Antonio Paredes y Telmo Romero, que deberían ser huellas del pasado en el presente, son a su vez convertidos por el autor en huellas del presente en el pasado. La presencia de los personajes –testigos que atraviesan los tiempos– es a su vez expresión de las inquietudes contemporáneas del autor: de sus perplejidades, de su humor, de su sentido de justicia, de su vocación política, de su interpretación sobre las fuerzas que mueven a los grandes titanes de la historia.
Una vez hizo explícita esta idea cuando escribió: “Me propuse entonces presentar un nuevo personaje a la escena, un hombre olvidado de quien en su libro dijo Picón Salas que había sido ‘el espíritu y la conciencia desvelada y errante de la insurrección venezolana hasta que lo acribillaron a balazos en 1907’: Antonio Paredes. Era una manera de recordar también a los que caen en la lucha, de señalar sus vidas como un camino, distinto al de los vencedores, para entender a Venezuela”. En su estilo, R.J. Velásquez es, él mismo, un personaje de acción que intenta comprender el presente por el pasado, de la misma manera que suele comprender el pasado por el presente.
Es ese estudio apasionado del devenir pasado-presente-futuro el que le hace concluir sabiamente en muchas de sus convicciones, aplicables a cualquiera de nuestras épocas: “el conflicto que debía resolver (...) era el más repetido y conocido de nuestra historia que, traducido a términos populares, se reduce a la obsesión, al desvelo que crea el poder”. Más adelante agrega: “Es la droga (el Poder) que ha causado en Venezuela mayor número de conflictos, sin que de nada sirvan las lecciones del pasado a quienes vuelven a encontrarse en el mismo trance”.  “Las contradicciones entre las palabras y los hechos siempre han sido norma permanente en la política venezolana”. “De nuevo el escenario rural venezolano se puebla de grupos armados que van contentos en busca de la muerte.

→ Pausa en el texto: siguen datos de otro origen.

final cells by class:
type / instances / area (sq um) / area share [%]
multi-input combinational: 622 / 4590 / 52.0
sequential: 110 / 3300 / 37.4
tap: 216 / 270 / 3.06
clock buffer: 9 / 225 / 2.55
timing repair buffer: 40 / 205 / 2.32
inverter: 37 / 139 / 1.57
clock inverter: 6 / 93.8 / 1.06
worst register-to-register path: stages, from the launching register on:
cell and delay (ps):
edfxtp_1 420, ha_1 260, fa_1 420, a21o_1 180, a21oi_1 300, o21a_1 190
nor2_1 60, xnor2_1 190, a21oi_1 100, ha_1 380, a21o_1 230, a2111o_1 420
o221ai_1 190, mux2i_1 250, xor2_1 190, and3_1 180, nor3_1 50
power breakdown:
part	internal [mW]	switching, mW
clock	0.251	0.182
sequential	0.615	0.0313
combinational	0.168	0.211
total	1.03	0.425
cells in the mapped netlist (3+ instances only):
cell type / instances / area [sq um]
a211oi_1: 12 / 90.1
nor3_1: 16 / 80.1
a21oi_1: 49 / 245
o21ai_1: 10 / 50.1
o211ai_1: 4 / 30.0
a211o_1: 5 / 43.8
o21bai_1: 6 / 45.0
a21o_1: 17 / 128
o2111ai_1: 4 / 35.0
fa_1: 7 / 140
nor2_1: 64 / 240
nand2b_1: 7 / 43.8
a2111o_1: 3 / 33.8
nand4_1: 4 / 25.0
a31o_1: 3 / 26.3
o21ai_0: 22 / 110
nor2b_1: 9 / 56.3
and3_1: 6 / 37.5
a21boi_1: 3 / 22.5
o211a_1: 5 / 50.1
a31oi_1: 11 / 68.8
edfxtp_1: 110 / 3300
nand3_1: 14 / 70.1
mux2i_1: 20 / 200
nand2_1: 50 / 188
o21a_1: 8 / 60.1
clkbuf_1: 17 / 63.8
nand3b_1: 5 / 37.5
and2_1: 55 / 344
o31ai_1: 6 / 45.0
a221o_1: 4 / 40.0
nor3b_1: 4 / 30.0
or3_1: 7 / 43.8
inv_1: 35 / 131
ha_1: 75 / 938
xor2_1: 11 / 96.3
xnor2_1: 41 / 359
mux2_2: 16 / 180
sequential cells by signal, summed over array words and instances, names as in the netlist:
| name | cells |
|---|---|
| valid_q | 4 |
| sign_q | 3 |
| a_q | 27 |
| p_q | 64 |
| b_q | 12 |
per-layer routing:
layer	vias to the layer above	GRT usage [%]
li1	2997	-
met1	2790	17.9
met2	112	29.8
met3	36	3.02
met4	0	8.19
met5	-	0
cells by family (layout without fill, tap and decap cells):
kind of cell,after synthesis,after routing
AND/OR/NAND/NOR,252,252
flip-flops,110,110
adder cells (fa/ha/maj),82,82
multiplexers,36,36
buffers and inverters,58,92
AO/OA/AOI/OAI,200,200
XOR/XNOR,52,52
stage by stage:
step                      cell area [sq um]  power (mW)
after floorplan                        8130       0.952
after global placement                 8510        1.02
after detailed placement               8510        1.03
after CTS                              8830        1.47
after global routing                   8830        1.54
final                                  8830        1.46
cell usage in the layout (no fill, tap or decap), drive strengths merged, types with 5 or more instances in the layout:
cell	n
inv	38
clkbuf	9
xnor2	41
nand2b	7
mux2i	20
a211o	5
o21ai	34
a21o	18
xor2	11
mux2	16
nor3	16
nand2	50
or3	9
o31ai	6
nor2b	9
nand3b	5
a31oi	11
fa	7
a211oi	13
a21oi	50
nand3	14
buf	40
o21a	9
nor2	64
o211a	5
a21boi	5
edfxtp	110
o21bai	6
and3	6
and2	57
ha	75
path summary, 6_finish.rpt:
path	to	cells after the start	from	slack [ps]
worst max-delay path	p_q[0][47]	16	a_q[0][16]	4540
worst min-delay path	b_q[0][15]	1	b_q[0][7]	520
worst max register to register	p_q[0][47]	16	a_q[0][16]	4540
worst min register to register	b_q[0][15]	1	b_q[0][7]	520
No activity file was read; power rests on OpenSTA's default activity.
**config.mk**
```make
export PLATFORM = sky130hd
export DESIGN_NAME = xt_lb_bridge
export DESIGN_NICKNAME = d
export VERILOG_FILES = /design/src/rtl/xt_bus_pkg.sv /design/src/rtl/xt_lb_watchdog.sv /design/src/rtl/xt_lb_bridge.sv
export SDC_FILE = /design/constraint.sdc
export NUM_CORES = 1
export LEC_CHECK = 0
export BUFFER_PORTS_ARGS = -buffer_cell sky130_fd_sc_hd__buf_2
export CORE_ASPECT_RATIO = 1.4
export CORE_MARGIN = 2
export CORE_UTILIZATION = 41
export CTS_BUF_LIST = sky130_fd_sc_hd__clkbuf_8 sky130_fd_sc_hd__clkbuf_16
export DETAILED_ROUTE_END_ITERATION = 8
export GPL_TIMING_DRIVEN = 0
export PLACE_DENSITY = 0.85
export SLEW_MARGIN = 10
export SYNTH_ARGS = -nofsm -noshare
export SYNTH_HDL_FRONTEND = slang
export SYNTH_SLANG_ARGS = --single-unit
```
**constraint.sdc**
```tcl
create_clock -name clk -period 2.7 [get_ports clk]
set_input_delay 0 -clock clk [delete_from_list [all_inputs] [get_ports clk]]
set_output_delay 0 -clock clk [all_outputs]
set_load 0.01 [all_outputs]
```
**src/rtl/xt_bus_pkg.sv**
```systemverilog
// Shared XT bus definitions: LB bridge state encoding, default timeout/error data
// and the helper that extracts a peripheral index from an LB address.
package xt_bus_pkg;

   typedef enum logic [1:0] {
      IDLE = 2'd0,
      WR   = 2'd1,
      RD   = 2'd2,
      RESP = 2'd3
   } lb_bridge_state_e;

   localparam int          LB_TIMEOUT_DEFAULT = 15;
   localparam logic [31:0] LB_ERR_RDATA       = 32'hDEAD_BEEF;

   // Peripheral index lives in the top sel_w bits of an lb_aw-wide address.
   function automatic logic [31:0] lb_slave_index(input logic [31:0] addr,
                                                  input int          lb_aw,
                                                  input int          sel_w);
      logic [31:0] mask;
      mask = (32'd1 << sel_w) - 32'd1;
      return (addr >> (lb_aw - sel_w)) & mask;
   endfunction

endpackage

```
**src/rtl/xt_lb_watchdog.sv**
```systemverilog
// Per-access wait counter; flags expiry when the limit is reached and ready is
// still low in that same cycle, so a last-moment ready is treated as success.
module xt_lb_watchdog
   import xt_bus_pkg::*;
#(
   parameter int TIMEOUT = LB_TIMEOUT_DEFAULT
) (
   input  logic clk,
   input  logic rst,
   input  logic clear,
   input  logic enable,
   input  logic ready,
   output logic expire
);

   logic [7:0] count_q;
   logic [7:0] count_d;

   always_comb begin
      count_d = count_q;
      if (clear) begin
         count_d = '0;
      end else if (enable && !ready) begin
         count_d = count_q + 8'd1;
      end
   end

   assign expire = enable && !ready && (count_q == 8'(TIMEOUT));

   always_ff @(posedge clk or posedge rst) begin
      if (rst) begin
         count_q <= '0;
      end else begin
         count_q <= count_d;
      end
   end

endmodule

```
**src/rtl/xt_lb_bridge.sv**
```systemverilog
// XT_HB slave to shared XT_LB segment bridge: write-before-read ordering,
// per-slave wait states, read-data mux and a timeout watchdog with sticky error.
module xt_lb_bridge
   import xt_bus_pkg::*;
#(
   parameter int          HB_AW      = 14,
   parameter int          LB_AW      = 8,
   parameter int          NUM_SLAVES = 4,
   parameter int          SEL_W      = $clog2(NUM_SLAVES),
   parameter int          TIMEOUT    = LB_TIMEOUT_DEFAULT,
   parameter logic [31:0] ERR_RDATA  = LB_ERR_RDATA
) (
   input  logic                     clk,
   input  logic                     rst,
   input  logic                     hb_ren,
   input  logic                     hb_wen,
   input  logic [HB_AW-1:0]         hb_raddr,
   input  logic [HB_AW-1:0]         hb_waddr,
   input  logic [31:0]              hb_wdata,
   input  logic [1:0]               hb_write_width,
   output logic                     hb_ready,
   output logic [31:0]              hb_rdata,
   output logic                     hb_rvalid,
   output logic                     lb_ren,
   output logic                     lb_wen,
   output logic [LB_AW-1:0]         lb_addr,
   output logic [31:0]              lb_wdata,
   output logic [1:0]               lb_write_width,
   input  logic [NUM_SLAVES*32-1:0] slv_rdata,
   input  logic [NUM_SLAVES-1:0]    slv_ready,
   input  logic                     err_clr,
   output logic                     err,
   output logic [LB_AW-1:0]         err_addr
);

   lb_bridge_state_e state_q, state_d;
   logic [LB_AW-1:0] raddr_q, raddr_d;
   logic             rd_pend_q, rd_pend_d;
   logic [LB_AW-1:0] lb_addr_q, lb_addr_d;
   logic [31:0]      lb_wdata_q, lb_wdata_d;
   logic [1:0]       lb_width_q, lb_width_d;
   logic             lb_ren_q, lb_ren_d;
   logic             lb_wen_q, lb_wen_d;
   logic             hb_ready_q, hb_ready_d;
   logic [31:0]      hb_rdata_q, hb_rdata_d;
   logic             hb_rvalid_q, hb_rvalid_d;
   logic             err_q, err_d;
   logic [LB_AW-1:0] err_addr_q, err_addr_d;

   logic [SEL_W-1:0] sel_idx;
   logic             sel_ready;
   logic [31:0]      sel_rdata;
   logic             in_access;
   logic             access_done;
   logic             expire;

   // lb_addr_q already holds the address of whichever access is on the bus.
   assign sel_idx     = SEL_W'(lb_slave_index(32'(lb_addr_q), LB_AW, SEL_W));
   assign sel_ready   = slv_ready[sel_idx];
   assign sel_rdata   = slv_rdata[32*int'(sel_idx) +: 32];
   assign in_access   = (state_q == WR) || (state_q == RD);
   assign access_done = in_access && (sel_ready || expire);

   xt_lb_watchdog #(
      .TIMEOUT (TIMEOUT)
   ) u_watchdog (
      .clk    (clk),
      .rst    (rst),
      .clear  (!in_access || access_done),
      .enable (in_access),
      .ready  (sel_ready),
      .expire (expire)
   );

   generate
      if (HB_AW > LB_AW) begin : g_hb_upper
         logic unused_hb_upper;
         assign unused_hb_upper = ^{hb_raddr[HB_AW-1:LB_AW], hb_waddr[HB_AW-1:LB_AW]};
      end
   endgenerate

   always_comb begin
      // NOTE: every _d starts from its current value so no branch below can infer a latch.
      state_d     = state_q;
      raddr_d     = raddr_q;
      rd_pend_d   = rd_pend_q;
      lb_addr_d   = lb_addr_q;
      lb_wdata_d  = lb_wdata_q;
      lb_width_d  = lb_width_q;
      lb_ren_d    = lb_ren_q;
      lb_wen_d    = lb_wen_q;
      hb_ready_d  = hb_ready_q;
      hb_rdata_d  = hb_rdata_q;
      hb_rvalid_d = 1'b0;
      err_d       = err_q;
      err_addr_d  = err_addr_q;

      case (state_q)
         IDLE: begin
            if (hb_wen || hb_ren) begin
               raddr_d    = hb_raddr[LB_AW-1:0];
               lb_wdata_d = hb_wdata;
               lb_width_d = hb_write_width;
               rd_pend_d  = hb_wen && hb_ren;
               hb_ready_d = 1'b0;
               if (hb_wen) begin
                  state_d   = WR;
                  lb_wen_d  = 1'b1;
                  lb_addr_d = hb_waddr[LB_AW-1:0];
               end else begin
                  state_d   = RD;
                  lb_ren_d  = 1'b1;
                  lb_addr_d = hb_raddr[LB_AW-1:0];
               end
            end
         end
         WR: begin
            if (access_done) begin
               lb_wen_d = 1'b0;
               if (rd_pend_q) begin
                  state_d   = RD;
                  rd_pend_d = 1'b0;
                  lb_ren_d  = 1'b1;
                  lb_addr_d = raddr_q;
               end else begin
                  state_d    = IDLE;
                  hb_ready_d = 1'b1;
               end
            end
         end
         RD: begin
            if (access_done) begin
               lb_ren_d   = 1'b0;
               hb_rdata_d = sel_ready ? sel_rdata : ERR_RDATA;
               state_d    = RESP;
            end
         end
         RESP: begin
            hb_rvalid_d = 1'b1;
            hb_ready_d  = 1'b1;
            state_d     = IDLE;
         end
         default: state_d = IDLE;
      endcase

      // A timeout in the same cycle as err_clr wins and reloads the address.
      if (expire) begin
         err_d = 1'b1;
         if (!err_q || err_clr) begin
            err_addr_d = lb_addr_q;
         end
      end else if (err_clr) begin
         err_d      = 1'b0;
         err_addr_d = '0;
      end
   end

   // NOTE: sequential state uses non-blocking assignments so every flop samples pre-edge values.
   always_ff @(posedge clk or posedge rst) begin
      if (rst) begin
         state_q     <= IDLE;
         raddr_q     <= '0;
         rd_pend_q   <= 1'b0;
         lb_addr_q   <= '0;
         lb_wdata_q  <= '0;
         lb_width_q  <= '0;
         lb_ren_q    <= 1'b0;
         lb_wen_q    <= 1'b0;
         hb_ready_q  <= 1'b1;
         hb_rdata_q  <= '0;
         hb_rvalid_q <= 1'b0;
         err_q       <= 1'b0;
         err_addr_q  <= '0;
      end else begin
         state_q     <= state_d;
         raddr_q     <= raddr_d;
         rd_pend_q   <= rd_pend_d;
         lb_addr_q   <= lb_addr_d;
         lb_wdata_q  <= lb_wdata_d;
         lb_width_q  <= lb_width_d;
         lb_ren_q    <= lb_ren_d;
         lb_wen_q    <= lb_wen_d;
         hb_ready_q  <= hb_ready_d;
         hb_rdata_q  <= hb_rdata_d;
         hb_rvalid_q <= hb_rvalid_d;
         err_q       <= err_d;
         err_addr_q  <= err_addr_d;
      end
   end

   assign hb_ready       = hb_ready_q;
   assign hb_rdata       = hb_rdata_q;
   assign hb_rvalid      = hb_rvalid_q;
   assign lb_ren         = lb_ren_q;
   assign lb_wen         = lb_wen_q;
   assign lb_addr        = lb_addr_q;
   assign lb_wdata       = lb_wdata_q;
   assign lb_write_width = lb_width_q;
   assign err            = err_q;
   assign err_addr       = err_addr_q;

endmodule

```
==> results of run 1 <==
==> cell usage in the layout, fill, tap and decap left out, drive strengths merged, types with 3 or more instances in the layout <==
cell | Yosys | final
mux2i | 13 | 13
a21oi | 4 | 4
clkbuf | 19 | 29
nand3 | 3 | 3
xnor2 | 4 | 4
mux4 | 33 | 33
or3 | 24 | 24
nand2b | 3 | 3
nand2 | 22 | 22
mux2 | 53 | 53
nor2 | 13 | 13
ha | 6 | 6
dlygate4sd3 | 0 | 44
inv | 7 | 9
nand4 | 8 | 8
a22o | 8 | 8
buf | 9 | 283
dfrtp | 105 | 105
o21a | 24 | 24
o21ai | 19 | 19
==> worst max-delay path, stage by stage (launching register included) <==
cell and delay, ns:
dfrtp_1 0.37, buf_2 0.27, clkbuf_1 0.48, clkbuf_1 0.66, mux4_2 0.43, nand4_1 0.12
nand2_1 0.07
==> how the worst max path moves through the flow <==
stage	depth (start not counted)	slack (ns)	endpoint	from
finish	6	0.18	hb_rdata[8]$_DFFE_PP0P_	lb_addr[7]$_DFFE_PP0P_
floorplan	6	0.61	lb_addr[0]$_DFFE_PP0P_	lb_addr[6]$_DFFE_PP0P_
detailed placement	6	0.15	hb_rdata[8]$_DFFE_PP0P_	lb_addr[7]$_DFFE_PP0P_
CTS	6	0.14	hb_rdata[8]$_DFFE_PP0P_	lb_addr[7]$_DFFE_PP0P_
global placement	6	0.22	hb_rdata[8]$_DFFE_PP0P_	lb_addr[7]$_DFFE_PP0P_
global route	6	0.04	hb_rdata[8]$_DFFE_PP0P_	lb_addr[7]$_DFFE_PP0P_
==> synthesized netlist by cell type (2+ instances only) <==
cell type / count / share of area
buf_2: 4 / 0.0037
a22o_1: 8 / 0.013
o2bb2ai_1: 2 / 0.0033
mux4_2: 31 / 0.13
nor2b_1: 2 / 0.0023
o21a_1: 24 / 0.034
nand4_1: 8 / 0.0093
dfrtp_1: 105 / 0.49
and3_1: 2 / 0.0023
buf_6: 3 / 0.0063
mux2_4: 8 / 0.022
mux4_1: 2 / 0.0098
xor2_1: 2 / 0.0033
mux2i_1: 13 / 0.024
a31oi_1: 2 / 0.0023
or3_1: 24 / 0.028
clkbuf_1: 19 / 0.013
nor2_1: 13 / 0.0091
nand2_1: 22 / 0.015
o21ai_0: 18 / 0.017
inv_1: 7 / 0.0049
xnor2_1: 4 / 0.0065
nand3_1: 3 / 0.0028
ha_1: 6 / 0.014
buf_1: 2 / 0.0014
a21oi_1: 3 / 0.0028
nand2b_1: 2 / 0.0023
mux2_2: 44 / 0.092
==> per-layer routing <==
| layer | wire length (um) | share of wire |
|---|---|---|
| met2 | 8910 | 0.54 |
| met1 | 5860 | 0.35 |
| met4 | 535 | 0.032 |
| met5 | 0 | 0 |
| met3 | 1230 | 0.074 |
==> cell families after synthesis <==
kind of cell | count (synthesis) | synth area share
buffers and inverters | 35 | 0.0296
AND/OR/NAND/NOR | 82 | 0.0831
adder cells (fa/ha/maj) | 6 | 0.0140
AO/OA/AOI/OAI | 66 | 0.0873
XOR/XNOR | 6 | 0.00980
flip-flops | 106 | 0.495
multiplexers | 99 | 0.281
==> registers in the layout, summed over array words and instances (netlist names) <==
name                count
err                     1
err_addr                8
hb_rdata               32
hb_ready                1
hb_rvalid               1
lb_addr                 8
lb_ren                  1
lb_wdata               32
lb_wen                  1
lb_write_width          2
raddr_q                 8
rd_pend_q               1
state_q                 2
u_watchdog.count_q      8
==> power groups by stage <==
stage | combinational [W] | sequential (W) | clock (W)
after floorplan | 0.00247 | 0.00292 | 0
after global placement | 0.00406 | 0.00263 | 0
after detailed placement | 0.00416 | 0.00267 | 0
after CTS | 0.00423 | 0.00264 | 0.00143
after global routing | 0.00453 | 0.00273 | 0.00150
final | 0.00418 | 0.00264 | 0.00139
==> stage by stage <==
step / std cells / hold WS [ns]
after floorplan: 400 / 0.151
after global placement: 825 / 0.231
after detailed placement: 827 / 0.194
after CTS: 887 / 0.0530
after global routing: 887 / 0.0835
final: 887 / 0.0683
==> final cells by class <==
class                           count  area, sq um  share of cell area
Buffer                             28          133              0.0172
Clock buffer                       10          239              0.0310
Clock inverter                      6         83.8              0.0109
Inverter                            7         30.0             0.00389
Multi-Input combinational cell    259         2550               0.330
Sequential cell                   106         2650               0.344
Tap cell                          153          191              0.0248
Timing Repair Buffer              318         1840               0.239
==> metrics.md, run 1 <==
| Metric | Value |
|---|---|
| Run status | `finished, final reports clean` |
| Die X-Extent | `101 um` |
| Setup ws final | `0.180 ns` |
| Max cap viols | `0` |
| Clock transition at path regs | `0.07 ns` |
| Final core occ | `0.603` |
| Syn Inst Count | `400` |
| Final-report hold violation count | `0` |
| Post-synthesis sequential area ratio | `0.495` |
| Total grt overflow | `0` |
| Overall power | `0.00821 W` |
| Startpoint Class | `flip-flop` |
| NumNets Final | `934` |
| NetSw | `0.00308 W` |
| CTS sink count | `106` |
| VDD IR max | `0.556 mV` |
| Max Freq | `397 MHz` |
| Initial DRC Count | `137` |
| Largest net degree at the start of global routing | `38` |
| Hold path start | `hb_ren` |
| YS warnings | `0` |
| First-pass GRT wire length | `25200 um` |
| 1st-pass router iterations | `5` |
| Yosys reg bits | `106` |
| Total die area | `14000 sq um` |
| Crit path DAT | `2.75 ns` |
| Period Utilization, post-route | `0.933` |
| Pwr dens | `1060 nW/um^2` |
| Syn nets | `605` |
| Yosys cell types | `45` |
| Cell Area, Synth | `5360 sq um` |
| Asr flop ratio synth | `1.00` |
| Met1 Usage GRT | `0.254` |
| Seq pwr share | `0.322` |
| Slew margin rel. | `0.462` |
| Reg-to-reg endpoint | `hb_rdata[8]$_DFFE_PP0P_` |
| Ports | `286` |
| Post-synth EDFFs | `0` |
| Flop-to-flop setup slack | `0.18 ns` |
| DRC | `0` |
| Final setup viols | `0` |
| Main synth FF type | `dfrtp_1` |
| Met3 Use GR | `0.0537` |
| Pint | `0.00513 W` |
| Vias post-DR | `4752` |
| R2R depth | `6` |
| Clk root buf | `clkbuf_16` |
| Grt met2 use | `0.424` |
| GRT busiest layer | `met2` |
| Num CTS Buffers | `9` |
| Post_cts resized | `0` |
| Clock power frac | `0.169` |
| Dpl hpwl | `12500 um` |
| Core area | `12800 sq um` |
| Switch share | `0.376` |
| Total track usage | `0.231` |
| CP Max Fanout | `10` |
| Post-CTS Setup Inserts | `0` |
| Setup crit end kind | `flip-flop` |
| Cts hold-fix bufs | `44` |
| Hold Path End | `rd_pend_q$_DFFE_PP0P_` |
| Place WS | `0.155 ns` |
| Share of layout cells above drive strength 1 | `0.529` |
| CTS max path bufs | `2` |
| Rows | `49` |
| WS Path Type | `flip-flop to flip-flop` |
| Clk_skew | `0.0102 ns` |
| P_leak | `3.67 nW` |
| Initial Util | `0.418` |
| Routed Antenna Nets | `0` |
| Htree depth | `3` |
| Initial antenna violation count | `0` |
| Final Slew Violations | `0` |
| TNS Setup | `0 ns` |
| Ant. Diodes | `0` |
| HP Class | `primary input to flip-flop` |
| RSZ-0062 raised after global routing | `no` |
| CTS tree | `yes` |
| Fill cells | `1079` |
| Chip height | `139 um` |
| Final instance area | `7720 sq um` |
| Avg Cell Area, Syn | `13.4 sq um` |
| Synthesis-to-finish area growth | `44.0%` |
| Minimum clock period | `2.52 ns` |
| Drt via density | `5.36` |
| Vias in the first global route | `4973` |
| Worst-margin pin slew | `0.805 ns` |
| Placed instance area | `6960 sq um` |
| Combinational power share | `0.509` |
| WL final | `16500 um` |
| Worst skew pair latency | `0.34 ns` |
| Final Wtd Congestion | `0.809` |
| FF-to-FF Start | `lb_addr[7]$_DFFE_PP0P_` |
| WP data required | `2.93 ns` |
| Wire per inst | `18.6 um` |
| Cells on Worst Hold Path | `3` |
| Port Buffers | `272` |
(Power assumes the default switching activity.)
==> run 2, diff against run 1 <==
--- a/config.mk
+++ b/config.mk
@@ -5,6 +5,7 @@
 export SDC_FILE = /design/constraint.sdc
 export NUM_CORES = 1
 export LEC_CHECK = 0
+export ABC_AREA = 1
 export BUFFER_PORTS_ARGS = -buffer_cell sky130_fd_sc_hd__buf_2
 export CORE_ASPECT_RATIO = 1.4
 export CORE_MARGIN = 2
==> run 2 against run 1 <==
Net effect: design area grew 2.7%; register-to-register slack better by 0.50 ns; non-clock buffer count grew 15; routed wire length increased by 19%; area after synthesis up 2.5%; count of clock-buffer cells in the layout decreased by 1; worst setup slack improved by 0.50 ns; highest routed layer is now met5.
==> metrics.md, run 2 <==
| Metric | Value |
|---|---|
| Run status | `finished, final reports clean` |
| Post-synthesis compound-gate area fraction | `0.140` |
| R2R depth | `12` |
| First-pass GRT wire length | `29100 um` |
| Core area | `13300 sq um` |
| Die X-Extent | `102 um` |
| Clk root buf | `clkbuf_16` |
| Total grt overflow | `0` |
| Port Buffers | `273` |
| Ports | `286` |
| Synthesis-to-finish area growth | `44.2%` |
| Worst skew pair latency | `0.35 ns` |
| Initial Util | `0.415` |
| Finished Layout Cells | `1180` |
| Vias in the first global route | `5851` |
| Clk_skew | `0.00989 ns` |
| Minimum clock period | `2.02 ns` |
| Yosys cell types | `30` |
| Slew margin rel. | `0.598` |
| Total die area | `14400 sq um` |
| CTS tree | `yes` |
| Placed instance area | `7160 sq um` |
| Largest net degree at the start of global routing | `35` |
| Cell Area, Synth | `5500 sq um` |
| Synth area leader | `dfrtp_1` |
| Most frequent cells in the layout | `buf_2, nand2_1, dfrtp_1` |
| Wire per inst | `16.7 um` |
| Post_cts resized | `0` |
| Max Freq | `495 MHz` |
| Pwr dens | `1050 nW/um^2` |
| Grt met2 use | `0.468` |
| Initial DRC Count | `262` |
| P_leak | `4.12 nW` |
| Mux contribution to synthesized area | `0.0737` |
| Commonest non-fill, non-tap cell in the layout | `buf_2` |
| Final-report hold violation count | `0` |
| Initial antenna violation count | `13` |
| Final Slew Violations | `0` |
| Area share of xor/xnor cells in the synthesized design | `0.00319` |
| Avg Cell Area, Syn | `8.42 sq um` |
| Main combinational cell family by area after synthesis | `simple AND/OR/NAND/NOR gates` |
| 1st-pass router iterations | `4` |
| DRC | `0` |
| Routed Antenna Nets | `0` |
| Post-synth top area share | `0.478` |
| Area contributors post-synth | `dfrtp_1, nand2_1, o21ai_0` |
| Share of layout cells above drive strength 1 | `0.373` |
| WP data required | `2.93 ns` |
| Final instance area | `7930 sq um` |
| Synth Area in Adders | `0.0137` |
| CTS sink count | `106` |
| Synth cell count leaders | `nand2_1, dfrtp_1, o21ai_0` |
| Chip height | `141 um` |
| CTS max path bufs | `2` |
| VDD IR max | `0.532 mV` |
| Flop-to-flop setup slack | `0.68 ns` |
| Placed insts | `1111` |
| Post-CTS Setup Inserts | `0` |
| Rows | `50` |
| Post-synth EDFFs | `0` |
| WS Path Type | `flip-flop to flip-flop` |
| Drt via density | `5.07` |
| Setup crit end kind | `flip-flop` |
| Period Utilization, post-route | `0.748` |
| Num CTS Buffers | `9` |
| Hold Path End | `rd_pend_q$_DFFE_PP0P_` |
| Syn Inst Count | `653` |
| Final Wtd Congestion | `0.912` |
| GRT busiest layer | `met2` |
| Asr flop ratio synth | `1.00` |
| Most numerous cell in the Yosys netlist | `nand2_1` |
| Max cap viols | `0` |
| RSZ-0062 raised after global routing | `no` |
| Final setup viols | `0` |
| Main synth FF type | `dfrtp_1` |
| Reg-to-reg endpoint | `hb_rdata[23]$_DFFE_PP0P_` |
| YS warnings | `0` |
| Total track usage | `0.264` |
| CP startpoint | `state_q[0]$_DFFE_PP0P_` |
| CP Max Fanout | `10` |
| NumNets Final | `1190` |
| Hold path start | `hb_wen` |
| HP Class | `primary input to flip-flop` |
| Vias post-DR | `5987` |
| TNS Setup | `0 ns` |
| Clock transition at path regs | `0.08 ns` |
| Yosys reg bits | `106` |
| Htree depth | `3` |
| Startpoint Class | `flip-flop` |
| Place WS | `0.671 ns` |
| Syn nets | `858` |
| Crit path DAT | `2.25 ns` |
| Met3 Use GR | `0.105` |
| WL final | `19700 um` |
| Worst-margin pin slew | `0.604 ns` |
| Synth Area in Simple Gates | `0.220` |
| Post-synthesis sequential area ratio | `0.483` |
| Setup ws final | `0.680 ns` |
| FF-to-FF Start | `state_q[0]$_DFFE_PP0P_` |
| Dpl hpwl | `14900 um` |
| Met1 Usage GRT | `0.273` |
| Cells on Worst Hold Path | `3` |
-- run 2: cell types whose count changed in the layout (fill, tap and decap cells not counted), moves of 28 or more --
cell,previous run,this run
nand2_1,22,158
o21ai_0,18,92
mux4_2,31,0
nor2_1,13,66
nand3_1,3,35
o22ai_1,1,32
inv_1,6,34
-- run 2: power by group --
group	leakage [nW]	internal [W]	switching (W)
Sequential	1.32	0.00227	0.000402
Combinational	2.66	0.00173	0.00262
Clock	0.146	0.000651	0.000653
-- run 2: critical path, cell delays in order (launching register included) --
cell and delay (ns):
dfrtp_1 0.40, inv_1 0.10, ha_1 0.36, inv_1 0.07
nor2_1 0.08, nand3_1 0.15, nand2_2 0.11, nand2_4 0.09
nor2_8 0.17, inv_4 0.07, buf_4 0.17, nand2_1 0.06
nand2_1 0.06
-- run 2: what timing repair did --
item | 4_1_cts | 5_1_grt
hold buffers | 45 | 0
hold endpoints to repair | 65 | 0
endpoints found under the setup margin | 0 | 0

Parece como si cada cierto tiempo, el venezolano espera con urgencia, esas convocatorias”.
Seguramente que la reconexión con el pasado será posible cuando no sean los archivos oficiales los que rememoren los episodios, sino cuando aparezca otro género de testigos, como los que viene invocando el Dr. Velásquez. Testigos, ora trágicos, ora sintonizados con las curiosidades del ciudadano medio. Ese ciudadano que ya ha dado pruebas suficientes de su inclinación a manejar diversas versiones de la historia y a sospechar de los desvelos del Poder.